• DATA:
[Start of Attachment]

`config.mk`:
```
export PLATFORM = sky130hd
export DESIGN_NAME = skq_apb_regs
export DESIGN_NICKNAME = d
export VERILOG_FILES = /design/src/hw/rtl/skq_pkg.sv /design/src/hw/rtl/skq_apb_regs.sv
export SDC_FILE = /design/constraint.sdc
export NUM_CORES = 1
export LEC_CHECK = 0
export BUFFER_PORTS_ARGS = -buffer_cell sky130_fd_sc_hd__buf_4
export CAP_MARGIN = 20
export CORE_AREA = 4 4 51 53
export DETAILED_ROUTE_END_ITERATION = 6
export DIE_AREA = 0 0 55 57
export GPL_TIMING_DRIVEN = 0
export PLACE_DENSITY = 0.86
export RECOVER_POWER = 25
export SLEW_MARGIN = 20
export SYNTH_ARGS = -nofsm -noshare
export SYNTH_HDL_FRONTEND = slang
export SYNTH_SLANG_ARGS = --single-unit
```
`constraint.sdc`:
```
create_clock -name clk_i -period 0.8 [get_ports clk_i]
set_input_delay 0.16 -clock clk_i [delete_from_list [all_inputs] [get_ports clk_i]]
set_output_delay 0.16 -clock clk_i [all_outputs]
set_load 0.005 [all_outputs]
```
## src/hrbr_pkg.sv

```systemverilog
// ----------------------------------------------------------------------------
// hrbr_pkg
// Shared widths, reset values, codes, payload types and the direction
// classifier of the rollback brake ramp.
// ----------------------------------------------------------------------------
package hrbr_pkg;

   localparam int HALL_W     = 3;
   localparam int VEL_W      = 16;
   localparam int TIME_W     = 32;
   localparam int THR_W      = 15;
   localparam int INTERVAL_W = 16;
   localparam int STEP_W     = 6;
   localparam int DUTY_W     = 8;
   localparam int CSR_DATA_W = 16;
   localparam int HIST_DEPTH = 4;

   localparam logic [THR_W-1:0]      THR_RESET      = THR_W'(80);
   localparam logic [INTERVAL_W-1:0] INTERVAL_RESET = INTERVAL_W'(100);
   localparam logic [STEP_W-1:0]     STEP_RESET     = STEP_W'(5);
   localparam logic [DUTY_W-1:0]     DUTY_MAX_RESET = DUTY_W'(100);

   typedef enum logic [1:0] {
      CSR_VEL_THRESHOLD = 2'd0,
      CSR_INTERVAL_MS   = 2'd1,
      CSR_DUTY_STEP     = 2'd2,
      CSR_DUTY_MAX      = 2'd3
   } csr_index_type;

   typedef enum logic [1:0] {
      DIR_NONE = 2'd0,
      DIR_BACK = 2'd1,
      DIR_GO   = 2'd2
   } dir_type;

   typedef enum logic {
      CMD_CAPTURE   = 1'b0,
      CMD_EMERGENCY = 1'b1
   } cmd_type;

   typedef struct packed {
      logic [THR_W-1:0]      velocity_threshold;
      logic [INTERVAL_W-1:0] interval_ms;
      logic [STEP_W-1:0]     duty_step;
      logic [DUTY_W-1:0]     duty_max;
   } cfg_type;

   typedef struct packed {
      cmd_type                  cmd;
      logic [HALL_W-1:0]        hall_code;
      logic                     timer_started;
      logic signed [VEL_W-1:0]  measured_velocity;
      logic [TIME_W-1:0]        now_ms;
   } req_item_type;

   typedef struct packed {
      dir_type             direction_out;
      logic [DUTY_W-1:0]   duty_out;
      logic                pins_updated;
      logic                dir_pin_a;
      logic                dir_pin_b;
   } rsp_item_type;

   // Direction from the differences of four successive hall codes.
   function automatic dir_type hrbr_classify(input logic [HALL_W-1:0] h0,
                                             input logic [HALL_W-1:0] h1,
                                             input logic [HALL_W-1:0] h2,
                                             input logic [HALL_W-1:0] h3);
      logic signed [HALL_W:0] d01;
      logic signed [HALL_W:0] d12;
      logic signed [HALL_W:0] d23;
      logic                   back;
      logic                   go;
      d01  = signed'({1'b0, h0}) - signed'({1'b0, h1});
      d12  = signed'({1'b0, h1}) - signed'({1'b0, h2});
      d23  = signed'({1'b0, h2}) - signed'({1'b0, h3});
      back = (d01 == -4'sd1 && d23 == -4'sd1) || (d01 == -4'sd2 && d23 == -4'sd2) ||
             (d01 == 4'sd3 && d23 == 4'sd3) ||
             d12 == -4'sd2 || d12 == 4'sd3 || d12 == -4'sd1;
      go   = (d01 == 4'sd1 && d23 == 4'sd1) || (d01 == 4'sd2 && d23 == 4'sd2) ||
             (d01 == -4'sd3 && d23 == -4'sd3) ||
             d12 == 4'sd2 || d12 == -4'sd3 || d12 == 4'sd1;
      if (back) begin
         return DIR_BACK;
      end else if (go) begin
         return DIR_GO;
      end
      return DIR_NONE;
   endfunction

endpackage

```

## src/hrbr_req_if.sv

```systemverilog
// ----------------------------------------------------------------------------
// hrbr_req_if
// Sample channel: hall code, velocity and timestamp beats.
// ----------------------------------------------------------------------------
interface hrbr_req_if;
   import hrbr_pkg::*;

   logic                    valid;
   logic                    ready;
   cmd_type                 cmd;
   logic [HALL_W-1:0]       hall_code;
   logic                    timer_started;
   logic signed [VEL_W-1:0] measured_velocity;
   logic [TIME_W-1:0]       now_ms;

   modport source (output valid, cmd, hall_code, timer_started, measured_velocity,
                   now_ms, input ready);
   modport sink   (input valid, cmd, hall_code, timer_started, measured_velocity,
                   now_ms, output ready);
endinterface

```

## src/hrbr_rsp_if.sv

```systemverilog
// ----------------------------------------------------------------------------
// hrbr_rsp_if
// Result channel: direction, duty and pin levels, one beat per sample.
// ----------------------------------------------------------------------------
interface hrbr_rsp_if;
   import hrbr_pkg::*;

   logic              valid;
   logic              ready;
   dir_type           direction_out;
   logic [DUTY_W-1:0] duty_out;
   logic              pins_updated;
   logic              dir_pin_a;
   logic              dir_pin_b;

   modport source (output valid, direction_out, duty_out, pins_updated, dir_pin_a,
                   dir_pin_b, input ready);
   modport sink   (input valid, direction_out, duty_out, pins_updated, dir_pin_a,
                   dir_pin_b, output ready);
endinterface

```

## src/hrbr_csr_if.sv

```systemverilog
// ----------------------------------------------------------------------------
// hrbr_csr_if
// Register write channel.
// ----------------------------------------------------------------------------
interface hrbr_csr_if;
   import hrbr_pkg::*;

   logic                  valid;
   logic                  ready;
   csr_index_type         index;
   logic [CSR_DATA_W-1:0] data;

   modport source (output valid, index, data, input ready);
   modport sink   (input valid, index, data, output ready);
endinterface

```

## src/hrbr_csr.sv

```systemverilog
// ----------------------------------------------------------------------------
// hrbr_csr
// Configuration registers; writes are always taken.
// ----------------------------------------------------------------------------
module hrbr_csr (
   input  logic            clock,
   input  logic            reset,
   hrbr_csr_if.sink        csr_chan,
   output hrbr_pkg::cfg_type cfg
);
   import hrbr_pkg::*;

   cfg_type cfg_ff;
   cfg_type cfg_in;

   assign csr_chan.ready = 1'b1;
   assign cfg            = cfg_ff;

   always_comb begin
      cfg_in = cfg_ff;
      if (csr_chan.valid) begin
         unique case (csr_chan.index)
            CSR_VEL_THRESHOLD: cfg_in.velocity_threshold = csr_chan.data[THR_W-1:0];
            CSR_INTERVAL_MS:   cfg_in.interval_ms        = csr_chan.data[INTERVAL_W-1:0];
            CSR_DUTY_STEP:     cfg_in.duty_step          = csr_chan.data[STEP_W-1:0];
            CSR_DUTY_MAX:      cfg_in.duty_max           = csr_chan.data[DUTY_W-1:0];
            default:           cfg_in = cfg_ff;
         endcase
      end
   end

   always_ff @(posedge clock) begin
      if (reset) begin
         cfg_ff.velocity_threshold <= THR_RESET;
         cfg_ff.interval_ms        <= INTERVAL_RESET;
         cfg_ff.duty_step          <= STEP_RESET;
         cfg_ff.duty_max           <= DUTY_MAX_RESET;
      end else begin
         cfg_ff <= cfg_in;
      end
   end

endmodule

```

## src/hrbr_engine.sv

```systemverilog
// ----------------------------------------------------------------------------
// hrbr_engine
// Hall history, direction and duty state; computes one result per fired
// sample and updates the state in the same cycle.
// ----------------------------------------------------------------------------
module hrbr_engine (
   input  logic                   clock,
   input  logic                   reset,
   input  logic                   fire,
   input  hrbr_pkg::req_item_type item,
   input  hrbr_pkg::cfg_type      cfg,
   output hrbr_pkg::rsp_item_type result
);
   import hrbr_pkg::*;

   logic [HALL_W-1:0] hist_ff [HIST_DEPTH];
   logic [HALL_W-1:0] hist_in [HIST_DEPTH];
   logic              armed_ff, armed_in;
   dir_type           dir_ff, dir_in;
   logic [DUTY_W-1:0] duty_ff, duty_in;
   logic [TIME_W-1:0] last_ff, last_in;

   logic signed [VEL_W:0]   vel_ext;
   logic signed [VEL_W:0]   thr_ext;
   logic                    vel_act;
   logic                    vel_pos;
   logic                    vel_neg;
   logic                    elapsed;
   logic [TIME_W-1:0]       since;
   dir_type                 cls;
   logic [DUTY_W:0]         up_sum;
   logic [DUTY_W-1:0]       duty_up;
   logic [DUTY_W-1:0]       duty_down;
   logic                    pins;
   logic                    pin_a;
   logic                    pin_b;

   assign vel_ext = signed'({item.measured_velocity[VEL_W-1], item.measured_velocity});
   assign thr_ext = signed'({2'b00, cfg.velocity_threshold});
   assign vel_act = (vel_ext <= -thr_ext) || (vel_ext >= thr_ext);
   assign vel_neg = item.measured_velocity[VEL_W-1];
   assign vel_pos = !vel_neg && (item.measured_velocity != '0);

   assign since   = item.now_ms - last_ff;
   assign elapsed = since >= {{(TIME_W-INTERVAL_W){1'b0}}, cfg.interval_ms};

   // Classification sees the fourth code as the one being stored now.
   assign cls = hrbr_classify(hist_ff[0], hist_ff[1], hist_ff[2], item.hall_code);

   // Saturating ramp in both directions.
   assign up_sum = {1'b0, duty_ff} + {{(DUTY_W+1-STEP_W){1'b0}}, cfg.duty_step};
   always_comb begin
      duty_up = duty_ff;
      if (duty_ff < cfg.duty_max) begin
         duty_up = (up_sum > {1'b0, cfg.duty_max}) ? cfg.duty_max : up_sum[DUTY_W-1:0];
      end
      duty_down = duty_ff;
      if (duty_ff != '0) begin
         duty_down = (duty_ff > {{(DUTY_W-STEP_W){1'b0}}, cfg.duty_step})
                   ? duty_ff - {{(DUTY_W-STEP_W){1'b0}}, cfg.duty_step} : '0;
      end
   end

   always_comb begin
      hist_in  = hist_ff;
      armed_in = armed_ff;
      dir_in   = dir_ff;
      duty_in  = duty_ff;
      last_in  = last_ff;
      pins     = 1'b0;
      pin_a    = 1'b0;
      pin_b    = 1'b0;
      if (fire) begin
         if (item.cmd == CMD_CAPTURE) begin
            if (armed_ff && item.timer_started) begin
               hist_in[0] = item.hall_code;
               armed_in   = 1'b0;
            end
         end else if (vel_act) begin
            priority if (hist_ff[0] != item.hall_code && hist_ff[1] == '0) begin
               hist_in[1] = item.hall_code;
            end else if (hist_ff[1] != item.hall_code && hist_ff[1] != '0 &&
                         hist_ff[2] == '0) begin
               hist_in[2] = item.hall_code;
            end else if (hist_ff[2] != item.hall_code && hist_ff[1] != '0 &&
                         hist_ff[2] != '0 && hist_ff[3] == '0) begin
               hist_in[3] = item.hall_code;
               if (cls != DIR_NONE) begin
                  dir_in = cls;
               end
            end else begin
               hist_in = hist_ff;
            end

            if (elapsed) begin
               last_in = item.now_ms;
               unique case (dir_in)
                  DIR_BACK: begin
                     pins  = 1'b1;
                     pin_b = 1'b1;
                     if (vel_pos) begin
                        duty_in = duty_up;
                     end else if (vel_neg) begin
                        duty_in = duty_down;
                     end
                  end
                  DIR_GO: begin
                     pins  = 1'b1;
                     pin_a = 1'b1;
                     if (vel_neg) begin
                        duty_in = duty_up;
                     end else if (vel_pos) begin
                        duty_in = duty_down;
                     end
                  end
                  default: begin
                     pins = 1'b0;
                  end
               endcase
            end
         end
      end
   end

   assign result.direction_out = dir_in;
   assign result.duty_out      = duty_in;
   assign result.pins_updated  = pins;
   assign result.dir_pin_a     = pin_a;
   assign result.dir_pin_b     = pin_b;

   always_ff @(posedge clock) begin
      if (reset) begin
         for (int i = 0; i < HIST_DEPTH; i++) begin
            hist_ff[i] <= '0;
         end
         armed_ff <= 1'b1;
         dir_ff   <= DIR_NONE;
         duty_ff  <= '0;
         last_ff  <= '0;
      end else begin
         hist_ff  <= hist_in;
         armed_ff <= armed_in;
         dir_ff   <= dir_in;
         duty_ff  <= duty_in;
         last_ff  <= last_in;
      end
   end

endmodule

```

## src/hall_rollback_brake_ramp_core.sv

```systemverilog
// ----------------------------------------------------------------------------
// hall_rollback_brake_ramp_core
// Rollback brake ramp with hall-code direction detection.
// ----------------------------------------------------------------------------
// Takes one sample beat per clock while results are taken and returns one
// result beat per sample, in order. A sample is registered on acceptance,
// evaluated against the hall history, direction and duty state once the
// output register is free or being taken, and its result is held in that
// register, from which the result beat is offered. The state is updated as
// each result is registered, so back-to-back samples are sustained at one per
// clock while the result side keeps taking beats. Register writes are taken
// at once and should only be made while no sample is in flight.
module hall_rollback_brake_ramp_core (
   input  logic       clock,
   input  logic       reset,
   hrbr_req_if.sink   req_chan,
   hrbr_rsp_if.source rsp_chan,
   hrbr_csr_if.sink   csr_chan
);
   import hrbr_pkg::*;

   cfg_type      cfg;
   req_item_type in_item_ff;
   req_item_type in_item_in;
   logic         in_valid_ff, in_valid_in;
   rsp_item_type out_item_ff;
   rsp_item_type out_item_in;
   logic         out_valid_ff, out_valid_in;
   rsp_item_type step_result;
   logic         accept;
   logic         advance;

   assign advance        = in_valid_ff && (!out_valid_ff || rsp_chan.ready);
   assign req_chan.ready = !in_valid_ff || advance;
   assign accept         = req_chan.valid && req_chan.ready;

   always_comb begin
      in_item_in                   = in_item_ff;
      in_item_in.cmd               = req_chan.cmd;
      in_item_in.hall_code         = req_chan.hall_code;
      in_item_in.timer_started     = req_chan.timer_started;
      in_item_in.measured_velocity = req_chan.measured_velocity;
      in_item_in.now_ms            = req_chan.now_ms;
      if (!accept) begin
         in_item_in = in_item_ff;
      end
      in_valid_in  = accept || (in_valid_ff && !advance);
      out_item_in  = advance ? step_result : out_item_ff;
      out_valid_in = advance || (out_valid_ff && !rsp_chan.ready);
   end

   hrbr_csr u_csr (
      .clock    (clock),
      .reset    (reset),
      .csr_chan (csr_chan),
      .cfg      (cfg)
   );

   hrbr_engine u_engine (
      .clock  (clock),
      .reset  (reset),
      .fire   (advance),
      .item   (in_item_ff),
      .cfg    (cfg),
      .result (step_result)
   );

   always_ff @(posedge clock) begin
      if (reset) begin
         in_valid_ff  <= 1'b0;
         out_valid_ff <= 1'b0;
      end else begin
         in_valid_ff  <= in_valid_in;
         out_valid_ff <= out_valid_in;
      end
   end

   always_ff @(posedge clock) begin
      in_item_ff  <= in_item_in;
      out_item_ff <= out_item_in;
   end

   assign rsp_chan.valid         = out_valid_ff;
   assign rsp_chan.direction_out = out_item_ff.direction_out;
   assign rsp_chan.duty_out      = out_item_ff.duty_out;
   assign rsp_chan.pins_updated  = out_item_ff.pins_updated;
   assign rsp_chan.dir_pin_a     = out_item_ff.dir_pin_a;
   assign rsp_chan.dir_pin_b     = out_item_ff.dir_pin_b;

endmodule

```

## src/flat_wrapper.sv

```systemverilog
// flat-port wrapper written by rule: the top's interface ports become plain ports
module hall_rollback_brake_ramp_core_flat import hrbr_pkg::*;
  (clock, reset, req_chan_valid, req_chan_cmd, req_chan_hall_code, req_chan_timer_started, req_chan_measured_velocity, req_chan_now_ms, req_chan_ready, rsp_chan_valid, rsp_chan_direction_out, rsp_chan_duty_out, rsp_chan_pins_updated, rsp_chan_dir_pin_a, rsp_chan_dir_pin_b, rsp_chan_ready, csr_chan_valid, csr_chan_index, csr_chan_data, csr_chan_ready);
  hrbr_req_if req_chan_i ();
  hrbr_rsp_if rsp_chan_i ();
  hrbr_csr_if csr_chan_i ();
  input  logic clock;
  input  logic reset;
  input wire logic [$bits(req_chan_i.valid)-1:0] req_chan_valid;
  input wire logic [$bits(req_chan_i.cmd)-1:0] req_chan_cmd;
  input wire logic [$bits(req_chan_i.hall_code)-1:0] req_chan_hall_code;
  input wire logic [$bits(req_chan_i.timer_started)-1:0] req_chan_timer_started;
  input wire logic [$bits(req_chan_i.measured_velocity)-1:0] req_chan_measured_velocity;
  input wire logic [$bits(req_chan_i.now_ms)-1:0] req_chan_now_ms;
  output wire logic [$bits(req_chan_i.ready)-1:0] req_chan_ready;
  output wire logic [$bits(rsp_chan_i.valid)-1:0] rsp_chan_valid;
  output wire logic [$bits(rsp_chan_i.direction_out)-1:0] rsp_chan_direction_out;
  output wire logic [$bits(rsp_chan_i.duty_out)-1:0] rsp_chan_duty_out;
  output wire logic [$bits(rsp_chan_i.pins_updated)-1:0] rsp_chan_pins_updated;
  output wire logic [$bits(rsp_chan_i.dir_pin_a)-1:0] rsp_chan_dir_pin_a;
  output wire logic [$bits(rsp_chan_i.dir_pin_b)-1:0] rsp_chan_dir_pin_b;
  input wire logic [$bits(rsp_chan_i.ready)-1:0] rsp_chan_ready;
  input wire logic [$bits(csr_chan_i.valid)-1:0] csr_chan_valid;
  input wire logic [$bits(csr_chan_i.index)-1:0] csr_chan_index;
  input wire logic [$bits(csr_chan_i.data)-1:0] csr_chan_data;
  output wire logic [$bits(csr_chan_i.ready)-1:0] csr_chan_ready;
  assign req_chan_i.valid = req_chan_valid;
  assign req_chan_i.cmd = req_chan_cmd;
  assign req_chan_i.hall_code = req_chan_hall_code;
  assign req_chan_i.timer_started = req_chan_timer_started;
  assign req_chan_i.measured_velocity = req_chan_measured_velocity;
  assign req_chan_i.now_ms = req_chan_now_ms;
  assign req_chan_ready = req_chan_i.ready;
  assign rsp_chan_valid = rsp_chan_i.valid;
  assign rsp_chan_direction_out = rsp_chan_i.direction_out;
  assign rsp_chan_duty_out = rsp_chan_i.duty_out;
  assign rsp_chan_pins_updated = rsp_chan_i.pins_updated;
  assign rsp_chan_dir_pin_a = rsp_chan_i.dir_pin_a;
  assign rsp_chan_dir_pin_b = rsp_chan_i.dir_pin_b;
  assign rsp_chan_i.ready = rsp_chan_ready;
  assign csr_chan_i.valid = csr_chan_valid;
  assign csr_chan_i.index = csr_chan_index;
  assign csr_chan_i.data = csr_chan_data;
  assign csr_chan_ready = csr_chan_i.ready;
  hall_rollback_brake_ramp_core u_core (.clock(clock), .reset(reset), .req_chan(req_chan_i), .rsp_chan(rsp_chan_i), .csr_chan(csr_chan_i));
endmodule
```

[End of Attachment]

• YOUR GOAL:
Copy each line from the records above that includes the string "once".

• RESPONSE:
// evaluated against the hall history, direction and duty state once the
// at once and should only be made while no sample is in flight.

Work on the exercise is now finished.